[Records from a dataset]
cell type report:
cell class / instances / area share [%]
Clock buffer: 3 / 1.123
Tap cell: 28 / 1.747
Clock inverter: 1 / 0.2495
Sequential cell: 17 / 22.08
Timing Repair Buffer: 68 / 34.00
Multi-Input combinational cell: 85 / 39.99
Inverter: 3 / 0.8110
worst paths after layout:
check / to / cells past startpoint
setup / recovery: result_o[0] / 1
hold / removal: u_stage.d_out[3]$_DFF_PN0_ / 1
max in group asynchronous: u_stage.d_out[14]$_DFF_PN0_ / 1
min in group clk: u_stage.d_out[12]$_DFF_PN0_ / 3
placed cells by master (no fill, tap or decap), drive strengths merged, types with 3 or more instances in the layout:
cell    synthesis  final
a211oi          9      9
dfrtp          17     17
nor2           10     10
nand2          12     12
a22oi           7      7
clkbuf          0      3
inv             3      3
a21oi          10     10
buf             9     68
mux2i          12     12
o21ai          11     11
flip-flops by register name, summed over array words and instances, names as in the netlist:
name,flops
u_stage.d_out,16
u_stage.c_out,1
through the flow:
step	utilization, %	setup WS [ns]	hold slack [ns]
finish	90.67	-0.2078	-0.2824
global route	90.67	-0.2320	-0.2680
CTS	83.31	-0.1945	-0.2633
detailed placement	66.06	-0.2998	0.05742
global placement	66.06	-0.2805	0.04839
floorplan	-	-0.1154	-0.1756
**config.mk**
```make
export PLATFORM = sky130hd
export DESIGN_NAME = mcu_boot_ctrl
export DESIGN_NICKNAME = d
export VERILOG_FILES = /design/src/rtl/mcu_boot_ctrl_pkg.sv /design/src/rtl/mcu_boot_ctrl_store.sv /design/src/rtl/mcu_boot_ctrl_seq.sv /design/src/rtl/mcu_boot_ctrl_rdback.sv /design/src/rtl/mcu_boot_ctrl.sv
export SDC_FILE = /design/constraint.sdc
export NUM_CORES = 1
export LEC_CHECK = 0
export BUFFER_PORTS_ARGS = -buffer_cell sky130_fd_sc_hd__buf_2
export CORE_ASPECT_RATIO = 0.7
export CORE_MARGIN = 5
export CORE_UTILIZATION = 30
export CTS_CLUSTER_DIAMETER = 50
export DETAILED_ROUTE_END_ITERATION = 8
export HOLD_SLACK_MARGIN = 0.06
export PLACE_DENSITY_LB_ADDON = 0.25
export RECOVER_POWER = 50
export SYNTH_ARGS = -nofsm -noshare
export SYNTH_HDL_FRONTEND = slang
export SYNTH_SLANG_ARGS = --single-unit
```
**constraint.sdc**
```tcl
create_clock -name clk -period 1.35 [get_ports clk]
set_input_delay 0 -clock clk [delete_from_list [all_inputs] [get_ports clk]]
set_output_delay 0 -clock clk [all_outputs]
set_load 0.03 [all_outputs]
```
$ cat config.mk
export PLATFORM = sky130hd
export DESIGN_NAME = dma_ll_engine
export DESIGN_NICKNAME = d
export VERILOG_FILES = /design/src/rtl/dma_ll_pkg.sv /design/src/rtl/dma_ll_pick.sv /design/src/rtl/dma_ll_lane.sv /design/src/rtl/dma_ll_engine.sv
export SDC_FILE = /design/constraint.sdc
export NUM_CORES = 2
export LEC_CHECK = 0
export BUFFER_PORTS_ARGS = -buffer_cell sky130_fd_sc_hd__buf_2
export CORE_MARGIN = 4
export CORE_UTILIZATION = 60
export CTS_CLUSTER_SIZE = 20
export DETAILED_ROUTE_END_ITERATION = 7
export PLACE_DENSITY = 0.74
export SETUP_SLACK_MARGIN = 0.5
export SYNTH_ARGS = -nofsm -noshare
export SYNTH_HDL_FRONTEND = slang
export SYNTH_HIERARCHICAL = 1
export SYNTH_SLANG_ARGS = --single-unit
$ cat constraint.sdc
create_clock -name clk -period 11.2 [get_ports clk]
set_clock_uncertainty 0.1 [all_clocks]
set_input_delay 1.12 -clock clk [delete_from_list [all_inputs] [get_ports clk]]
set_output_delay 1.12 -clock clk [all_outputs]
set_load 0.005 [all_outputs]
$ cat src/rtl/dma_ll_pkg.sv
package dma_ll_pkg;
  localparam int WORD_W = 32;
  localparam int CFG_W  = 19;
  localparam int CFG_EN   = 0;
  localparam int CFG_HALT = 18;
  localparam int CTL_SINC = 26;
  localparam int CTL_DINC = 27;
  localparam int CTL_TCIE = 31;

  typedef enum logic [2:0] {
    ST_IDLE, ST_RD_REQ, ST_RD_WAIT, ST_WR_REQ, ST_WR_WAIT, ST_CPL, ST_LL_REQ, ST_LL_WAIT
  } eng_state_t;

  // width code -> byte count (codes above 2 saturate at a full word)
  function automatic logic [2:0] width_bytes(input logic [2:0] code);
    case (code)
      3'd0:    return 3'd1;
      3'd1:    return 3'd2;
      default: return 3'd4;
    endcase
  endfunction

  function automatic logic [3:0] lane_mask(input logic [2:0] nbytes);
    case (nbytes)
      3'd1:    return 4'b0001;
      3'd2:    return 4'b0011;
      default: return 4'b1111;
    endcase
  endfunction

  function automatic logic [31:0] bit_mask(input logic [3:0] m);
    return {{8{m[3]}}, {8{m[2]}}, {8{m[1]}}, {8{m[0]}}};
  endfunction
endpackage

$ cat src/rtl/dma_ll_pick.sv
module dma_ll_pick
  import dma_ll_pkg::*;
#(
  parameter int NCH  = 4,
  parameter int REQW = 16,
  localparam int CW  = (NCH > 1) ? $clog2(NCH) : 1
) (
  input  logic [NCH-1:0][CFG_W-1:0] cfg,
  input  logic [REQW-1:0]           req,
  output logic                      grant_vld,
  output logic [CW-1:0]             grant_idx
);
  logic [31:0]    req_pad;
  logic [NCH-1:0] cand;

  assign req_pad = 32'(req);

  for (genvar g = 0; g < NCH; g++) begin : g_ch
    logic [4:0] sid, did;
    logic [2:0] flow;
    logic       gate;
    assign sid  = cfg[g][5:1];
    assign did  = cfg[g][10:6];
    assign flow = cfg[g][13:11];
    always_comb begin
      case (flow)
        3'd0:    gate = 1'b1;
        3'd1:    gate = req_pad[did];
        3'd2:    gate = req_pad[sid];
        3'd3:    gate = req_pad[sid] & req_pad[did];
        default: gate = 1'b0;
      endcase
    end
    assign cand[g] = cfg[g][CFG_EN] & ~cfg[g][CFG_HALT] & gate;
  end

  always_comb begin
    grant_vld = |cand;
    grant_idx = '0;
    for (int i = NCH - 1; i >= 0; i--)
      if (cand[i]) grant_idx = CW'(i);
  end
endmodule

$ cat src/rtl/dma_ll_lane.sv
module dma_ll_lane
  import dma_ll_pkg::*;
(
  input  logic [31:0] rdata,
  input  logic [1:0]  rd_lane,
  input  logic [2:0]  rd_bytes,
  input  logic [1:0]  wr_lane,
  input  logic [2:0]  wr_bytes,
  input  logic [2:0]  pos,
  input  logic [31:0] buff,
  output logic [31:0] buff_next,
  output logic [3:0]  rd_be,
  output logic [31:0] wdata,
  output logic [3:0]  wr_be
);
  logic [31:0] rsh, wch;

  always_comb begin
    rsh       = rdata >> {rd_lane, 3'b000};
    buff_next = buff | ((rsh & bit_mask(lane_mask(rd_bytes))) << {pos, 3'b000});
    rd_be     = lane_mask(rd_bytes) << rd_lane;
    wch       = (buff >> {pos, 3'b000}) & bit_mask(lane_mask(wr_bytes));
    wdata     = wch << {wr_lane, 3'b000};
    wr_be     = lane_mask(wr_bytes) << wr_lane;
  end
endmodule

$ cat src/rtl/dma_ll_engine.sv
module dma_ll_engine
  import dma_ll_pkg::*;
#(
  parameter int NCH  = 4,
  parameter int REQW = 16,
  localparam int CW  = (NCH > 1) ? $clog2(NCH) : 1
) (
  input  logic            clk,
  input  logic            rst_n,
  input  logic            glob_en,
  input  logic [REQW-1:0] req_single,
  input  logic [REQW-1:0] req_burst,
  input  logic            reg_we,
  input  logic [CW-1:0]   reg_chan,
  input  logic [2:0]      reg_sel,
  input  logic [31:0]     reg_wdata,
  output logic            mem_req_valid,
  input  logic            mem_req_ready,
  output logic            mem_req_write,
  output logic [31:0]     mem_req_addr,
  output logic [31:0]     mem_req_wdata,
  output logic [3:0]      mem_req_be,
  input  logic            mem_rsp_valid,
  output logic            mem_rsp_ready,
  input  logic [31:0]     mem_rsp_data,
  input  logic            mem_rsp_err,
  output logic [NCH-1:0]  chan_on,
  output logic [NCH-1:0]  tc_pulse,
  output logic [NCH-1:0]  err_pulse,
  output logic            busy
);
  logic [NCH-1:0][31:0]      src_q, dst_q, lnk_q, ctl_q;
  logic [NCH-1:0][CFG_W-1:0] cfg_q;
  eng_state_t  st;
  logic [CW-1:0] cur;
  logic [2:0]  pos;
  logic [31:0] buff, lbase;
  logic [1:0]  llk;
  logic        tc_flag;

  logic          grant_vld;
  logic [CW-1:0] grant_idx;
  logic [31:0]   cur_ctl, buff_next, lane_wdata, ll_off;
  logic [2:0]    sbytes, dbytes, big, pos_rd, pos_wr;
  logic [3:0]    rd_be, wr_be;
  logic [11:0]   size_dec;

  dma_ll_pick #(.NCH(NCH), .REQW(REQW)) u_pick (
    .cfg(cfg_q), .req(req_single | req_burst),
    .grant_vld(grant_vld), .grant_idx(grant_idx));

  assign cur_ctl  = ctl_q[cur];
  assign sbytes   = width_bytes(cur_ctl[20:18]);
  assign dbytes   = width_bytes(cur_ctl[23:21]);
  assign big      = (sbytes > dbytes) ? sbytes : dbytes;
  assign pos_rd   = pos + sbytes;
  assign pos_wr   = pos + dbytes;
  assign size_dec = cur_ctl[11:0] - 12'd1;

  dma_ll_lane u_lane (
    .rdata(mem_rsp_data), .rd_lane(src_q[cur][1:0]), .rd_bytes(sbytes),
    .wr_lane(dst_q[cur][1:0]), .wr_bytes(dbytes), .pos(pos), .buff(buff),
    .buff_next(buff_next), .rd_be(rd_be), .wdata(lane_wdata), .wr_be(wr_be));

  // descriptor word order: source, destination, control, link
  always_comb begin
    case (llk)
      2'd0:    ll_off = 32'd0;
      2'd1:    ll_off = 32'd4;
      2'd2:    ll_off = 32'd12;
      default: ll_off = 32'd8;
    endcase
  end

  always_comb begin
    mem_req_valid = (st == ST_RD_REQ) || (st == ST_WR_REQ) || (st == ST_LL_REQ);
    mem_req_write = (st == ST_WR_REQ);
    mem_rsp_ready = (st == ST_RD_WAIT) || (st == ST_WR_WAIT) || (st == ST_LL_WAIT);
    mem_req_wdata = (st == ST_WR_REQ) ? lane_wdata : 32'd0;
    case (st)
      ST_RD_REQ: begin mem_req_addr = src_q[cur];      mem_req_be = rd_be;   end
      ST_WR_REQ: begin mem_req_addr = dst_q[cur];      mem_req_be = wr_be;   end
      ST_LL_REQ: begin mem_req_addr = lbase + ll_off;  mem_req_be = 4'hF;    end
      default:   begin mem_req_addr = 32'd0;           mem_req_be = 4'h0;    end
    endcase
  end

  for (genvar g = 0; g < NCH; g++) begin : g_on
    assign chan_on[g] = cfg_q[g][CFG_EN];
  end
  assign busy = (st != ST_IDLE);

  always_ff @(posedge clk or negedge rst_n) begin
    if (!rst_n) begin
      src_q <= '0; dst_q <= '0; lnk_q <= '0; ctl_q <= '0; cfg_q <= '0;
      st <= ST_IDLE; cur <= '0; pos <= '0; buff <= '0; lbase <= '0;
      llk <= '0; tc_flag <= 1'b0; tc_pulse <= '0; err_pulse <= '0;
    end else begin
      tc_pulse  <= '0;
      err_pulse <= '0;
      if (reg_we) begin
        case (reg_sel)
          3'd0: src_q[reg_chan] <= reg_wdata;
          3'd1: dst_q[reg_chan] <= reg_wdata;
          3'd2: lnk_q[reg_chan] <= reg_wdata;
          3'd3: ctl_q[reg_chan] <= reg_wdata;
          3'd4: cfg_q[reg_chan] <= reg_wdata[CFG_W-1:0];
          default: ;
        endcase
      end
      case (st)
        ST_IDLE: if (glob_en && grant_vld) begin
          cur  <= grant_idx;
          pos  <= '0;
          buff <= '0;
          st   <= (ctl_q[grant_idx][11:0] == 12'd0) ? ST_CPL : ST_RD_REQ;
        end
        ST_RD_REQ: if (mem_req_ready) st <= ST_RD_WAIT;
        ST_RD_WAIT: if (mem_rsp_valid) begin
          if (mem_rsp_err) begin
            err_pulse[cur]     <= 1'b1;
            cfg_q[cur][CFG_EN] <= 1'b0;
            st                 <= ST_IDLE;
          end else begin
            buff <= buff_next;
            if (cur_ctl[CTL_SINC]) src_q[cur] <= src_q[cur] + 32'(sbytes);
            if (pos_rd >= dbytes) begin pos <= '0;     st <= ST_WR_REQ; end
            else                  begin pos <= pos_rd; st <= ST_RD_REQ; end
          end
        end
        ST_WR_REQ: if (mem_req_ready) st <= ST_WR_WAIT;
        ST_WR_WAIT: if (mem_rsp_valid) begin
          if (mem_rsp_err) begin
            err_pulse[cur]     <= 1'b1;
            cfg_q[cur][CFG_EN] <= 1'b0;
            st                 <= ST_IDLE;
          end else begin
            if (cur_ctl[CTL_DINC]) dst_q[cur] <= dst_q[cur] + 32'(dbytes);
            if (pos_wr >= big) begin
              ctl_q[cur][11:0] <= size_dec;
              st <= (size_dec == 12'd0) ? ST_CPL : ST_IDLE;
            end else begin
              pos <= pos_wr;
              st  <= ST_WR_REQ;
            end
          end
        end
        ST_CPL: begin
          tc_flag <= cur_ctl[CTL_TCIE];
          if (lnk_q[cur] != 32'd0) begin
            lbase <= lnk_q[cur];
            llk   <= 2'd0;
            st    <= ST_LL_REQ;
          end else begin
            cfg_q[cur][CFG_EN] <= 1'b0;
            tc_pulse[cur]      <= cur_ctl[CTL_TCIE];
            st                 <= ST_IDLE;
          end
        end
        ST_LL_REQ: if (mem_req_ready) st <= ST_LL_WAIT;
        ST_LL_WAIT: if (mem_rsp_valid) begin
          if (mem_rsp_err) begin
            err_pulse[cur]     <= 1'b1;
            cfg_q[cur][CFG_EN] <= 1'b0;
            st                 <= ST_IDLE;
          end else begin
            case (llk)
              2'd0:    src_q[cur] <= mem_rsp_data;
              2'd1:    dst_q[cur] <= mem_rsp_data;
              2'd2:    ctl_q[cur] <= mem_rsp_data;
              default: lnk_q[cur] <= mem_rsp_data;
            endcase
            if (llk == 2'd3) begin
              tc_pulse[cur] <= tc_flag;
              st            <= ST_IDLE;
            end else begin
              llk <= llk + 2'd1;
              st  <= ST_LL_REQ;
            end
          end
        end
        default: st <= ST_IDLE;
      endcase
    end
  end

  // request fields held under back-pressure
  assert_req_hold_R11: assert property (@(posedge clk) disable iff (!rst_n)
    (mem_req_valid && !mem_req_ready) |=> (mem_req_valid && $stable(mem_req_addr)
      && $stable(mem_req_write) && $stable(mem_req_be)));

  // no activity starts while globally disabled
  assert_glob_off_R3: assert property (@(posedge clk) disable iff (!rst_n)
    (!glob_en && !busy) |=> !mem_req_valid);

  // a service only begins on an enabled, non-halted channel
  assert_start_cand_R1: assert property (@(posedge clk) disable iff (!rst_n)
    $rose(busy) |-> (chan_on[cur] && !cfg_q[cur][CFG_HALT]));

  assert_tc_onehot_R9: assert property (@(posedge clk) disable iff (!rst_n)
    $onehot0(tc_pulse));

  // an errored channel is already off when its pulse is visible
  assert_err_off_R10: assert property (@(posedge clk) disable iff (!rst_n)
    (|err_pulse) |-> ((err_pulse & chan_on) == '0));

  assert_rsp_only_waiting_R11: assert property (@(posedge clk) disable iff (!rst_n)
    mem_rsp_ready |-> !mem_req_valid);
endmodule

#### WHAT NEEDS TO BE DONE:
Lines above that include the string "localparam" need to be copied.

#### SOLUTION TO THE PROBLEM:
  localparam int WORD_W = 32;
  localparam int CFG_W  = 19;
  localparam int CFG_EN   = 0;
  localparam int CFG_HALT = 18;
  localparam int CTL_SINC = 26;
  localparam int CTL_DINC = 27;
  localparam int CTL_TCIE = 31;
  localparam int CW  = (NCH > 1) ? $clog2(NCH) : 1
  localparam int CW  = (NCH > 1) ? $clog2(NCH) : 1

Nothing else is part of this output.